Limitations & Future Work

  • Text2Graph relies on LLMs for triple extraction, which may not be robust enough for complex nested tables or non-standard formats.
  • Evaluation cost depends on the number of LLM calls; cost and latency are non-negligible for large-scale usage.
  • Evaluations were only conducted with GPT-5-nano as the backbone; effectiveness with open-source models remains to be verified.
  • Cross-table reasoning (requiring joint facts from multiple tables) is not yet covered.
  • vs TabXEval: TabXEval requires a reference and has the highest correlation, but its high tie ratio leads to poor discriminative precision; TabReX is referenceless and provides finer-grained discrimination.

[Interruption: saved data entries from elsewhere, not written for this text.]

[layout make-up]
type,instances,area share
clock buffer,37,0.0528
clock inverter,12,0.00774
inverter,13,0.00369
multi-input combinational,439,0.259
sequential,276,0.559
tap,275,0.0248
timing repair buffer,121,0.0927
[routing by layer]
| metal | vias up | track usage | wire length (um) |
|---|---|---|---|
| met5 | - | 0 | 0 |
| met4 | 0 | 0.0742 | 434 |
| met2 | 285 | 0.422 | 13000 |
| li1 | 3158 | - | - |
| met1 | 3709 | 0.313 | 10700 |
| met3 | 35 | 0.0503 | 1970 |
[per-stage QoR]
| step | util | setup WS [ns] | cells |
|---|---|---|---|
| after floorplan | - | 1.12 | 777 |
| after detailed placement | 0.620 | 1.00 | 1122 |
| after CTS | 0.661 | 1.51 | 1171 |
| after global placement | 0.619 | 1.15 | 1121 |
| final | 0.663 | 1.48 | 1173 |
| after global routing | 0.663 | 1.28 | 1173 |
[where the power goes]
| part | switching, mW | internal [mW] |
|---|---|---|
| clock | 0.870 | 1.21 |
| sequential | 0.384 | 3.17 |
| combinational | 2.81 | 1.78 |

  • vs QuestEval: Both are referenceless, but QuestEval relies on general QA signals and over-penalizes table-specific structural transformations (e.g., row reordering); TabReX's graph alignment naturally excludes the impact of formatting changes.
  • vs PARENT/BLEU: These metrics are almost ineffective in structured output evaluation; TabReX represents a fundamental shift in the evaluation paradigm.

Rating

  • Novelty: ⭐⭐⭐⭐⭐ The referenceless tabular evaluation paradigm using graph alignment is a fresh perspective; the attribute-driven scoring mechanism is sophisticatedly designed.

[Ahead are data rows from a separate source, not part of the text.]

**src/rtl/div_pkg.sv**
```systemverilog
// div_pkg: shared definitions for the sequential radix-2 restoring divider.
//   state_t  - divider FSM states (IDLE, BUSY, DONE)
//   cnt_w()  - width of the iteration counter for a given dividend width
package div_pkg;

  typedef enum logic [1:0] {
    IDLE = 2'd0,
    BUSY = 2'd1,
    DONE = 2'd2
  } state_t;

  // The counter must hold DW-1; at least one bit even for the smallest width.
  function automatic int cnt_w(input int dw);
    if (dw <= 2) begin
      return 1;
    end else begin
      return $clog2(dw);
    end
  endfunction

endpackage

```
**src/rtl/div_step.sv**
```systemverilog
// div_step: one combinational iteration of restoring division.
// The partial remainder is shifted left, the next dividend bit enters at the
// bottom, and the divisor is subtracted when it fits.
// Ports:
//   pr      in  VW  partial remainder (always < divisor between steps)
//   bit_in  in  1   next dividend bit, MSB first
//   divisor in  VW  divisor magnitude (non-zero)
//   pr_next out VW  updated partial remainder
//   q_bit   out 1   quotient bit produced by this step
module div_step #(
  parameter int VW = 8
) (
  input  logic [VW-1:0] pr,
  input  logic          bit_in,
  input  logic [VW-1:0] divisor,
  output logic [VW-1:0] pr_next,
  output logic          q_bit
);

  // The shifted value needs VW+1 bits so the compare can never overflow.
  logic [VW:0] shifted;

  // Shift, compare against the divisor and conditionally subtract.
  always_comb begin
    shifted = {pr, bit_in};
    if (shifted >= {1'b0, divisor}) begin
      q_bit   = 1'b1;
      // Result is below the divisor, so the top bit is always zero.
      pr_next = VW'(shifted - {1'b0, divisor});
    end else begin
      q_bit   = 1'b0;
      pr_next = shifted[VW-1:0];
    end
  end

endmodule

```
**src/rtl/div_seq_param.sv**
```systemverilog
// div_seq_param: multi-cycle radix-2 restoring divider with valid/ready
// handshakes. One quotient bit is resolved per clock; results are registered
// and held until the consumer accepts them.
// Build option: define DIV_SIGNED_EN for two's-complement operands (magnitudes
// are divided, quotient truncates toward zero, remainder follows the dividend).
// Ports:
//   clk, rst           clock (rising edge), asynchronous active-high reset
//   in_valid/in_ready  operand handshake (in_ready high only in IDLE)
//   dividend [DW]      dividend
//   divisor  [VW]      divisor
//   out_valid/out_ready result handshake
//   quotient [DW]      quotient
//   remainder[DW]      remainder, widened to DW
//   div_by_zero        result produced with divisor == 0
module div_seq_param
  import div_pkg::*;
#(
  parameter int DW = 16,
  parameter int VW = 8
) (
  input  logic          clk,
  input  logic          rst,
  input  logic          in_valid,
  output logic          in_ready,
  input  logic [DW-1:0] dividend,
  input  logic [VW-1:0] divisor,
  output logic          out_valid,
  input  logic          out_ready,
  output logic [DW-1:0] quotient,
  output logic [DW-1:0] remainder,
  output logic          div_by_zero
);

  localparam int CW = cnt_w(DW);

  state_t        state;
  logic [CW-1:0] cnt;
  logic [DW-1:0] dvd_r;
  logic [VW-1:0] dvs_r;
  logic [VW-1:0] pr_r;
  logic [DW-1:0] q_sh;

  logic [DW-1:0] dvd_mag;
  logic [VW-1:0] dvs_mag;
  logic [VW-1:0] step_pr;
  logic          step_q;
  logic [DW-1:0] q_fin;
  logic [DW-1:0] r_fin;
  logic [DW-1:0] q_res;
  logic [DW-1:0] r_res;

  assign in_ready  = (state == IDLE);
  assign out_valid = (state == DONE);

  div_step #(.VW(VW)) u_step (
    .pr      (pr_r),
    .bit_in  (dvd_r[cnt]),
    .divisor (dvs_r),
    .pr_next (step_pr),
    .q_bit   (step_q)
  );

  // Value that will be loaded on the final BUSY cycle.
  assign q_fin = {q_sh[DW-2:0], step_q};
  assign r_fin = DW'(step_pr);

`ifdef DIV_SIGNED_EN
  logic neg_q;
  logic neg_r;

  // Operand magnitudes taken at acceptance; the unsigned core does the rest.
  always_comb begin
    if (dividend[DW-1]) begin
      dvd_mag = DW'(1'b0) - dividend;
    end else begin
      dvd_mag = dividend;
    end
    if (divisor[VW-1]) begin
      dvs_mag = VW'(1'b0) - divisor;
    end else begin
      dvs_mag = divisor;
    end
  end

  // Restore signs: quotient negative when signs differ, remainder follows
  // the dividend. Most-negative / -1 wraps naturally.
  always_comb begin
    if (neg_q) begin
      q_res = DW'(1'b0) - q_fin;
    end else begin
      q_res = q_fin;
    end
    if (neg_r) begin
      r_res = DW'(1'b0) - r_fin;
    end else begin
      r_res = r_fin;
    end
  end

  // Sign flags captured alongside the operands.
  always_ff @(posedge clk or posedge rst) begin
    if (rst) begin
      neg_q <= 1'b0;
      neg_r <= 1'b0;
    end else if (state == IDLE && in_valid) begin
      neg_q <= dividend[DW-1] ^ divisor[VW-1];
      neg_r <= dividend[DW-1];
    end else begin
      neg_q <= neg_q;
      neg_r <= neg_r;
    end
  end
`else
  assign dvd_mag = dividend;
  assign dvs_mag = divisor;
  assign q_res   = q_fin;
  assign r_res   = r_fin;
`endif

  // FSM, iteration counter, datapath registers and result registers.
  always_ff @(posedge clk or posedge rst) begin
    if (rst) begin
      state       <= IDLE;
      cnt         <= '0;
      dvd_r       <= '0;
      dvs_r       <= '0;
      pr_r        <= '0;
      q_sh        <= '0;
      quotient    <= '0;
      remainder   <= '0;
      div_by_zero <= 1'b0;
    end else begin
      case (state)
        IDLE: begin
          if (in_valid) begin
            if (divisor != '0) begin
              dvd_r <= dvd_mag;
              dvs_r <= dvs_mag;
              pr_r  <= '0;
              q_sh  <= '0;
              cnt   <= CW'(DW - 1);
              state <= BUSY;
            end else begin
              // Divide by zero skips iteration and reports the raw dividend.
              quotient    <= '0;
              remainder   <= dividend;
              div_by_zero <= 1'b1;
              state       <= DONE;
            end
          end else begin
            state <= IDLE;
          end
        end
        BUSY: begin
          pr_r <= step_pr;
          q_sh <= q_fin;
          cnt  <= cnt - CW'(1);
          if (cnt == '0) begin
            quotient    <= q_res;
            remainder   <= r_res;
            div_by_zero <= 1'b0;
            state       <= DONE;
          end else begin
            state <= BUSY;
          end
        end
        DONE: begin
          if (out_ready) begin
            state <= IDLE;
          end else begin
            state <= DONE;
          end
        end
        default: begin
          state <= IDLE;
        end
      endcase
    end
  end

endmodule

```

  • Experimental Thoroughness: ⭐⭐⭐⭐⭐ TabReX-Bench is large-scale and rigorously designed, with comprehensive baseline comparisons and sufficient human evaluation.
  • Writing Quality: ⭐⭐⭐⭐ The framework description is clear, though the numerous formulas require careful reading.
  • Value: ⭐⭐⭐⭐⭐ Provides a significant push for the field of structured generation evaluation; the framework design is general and extensible.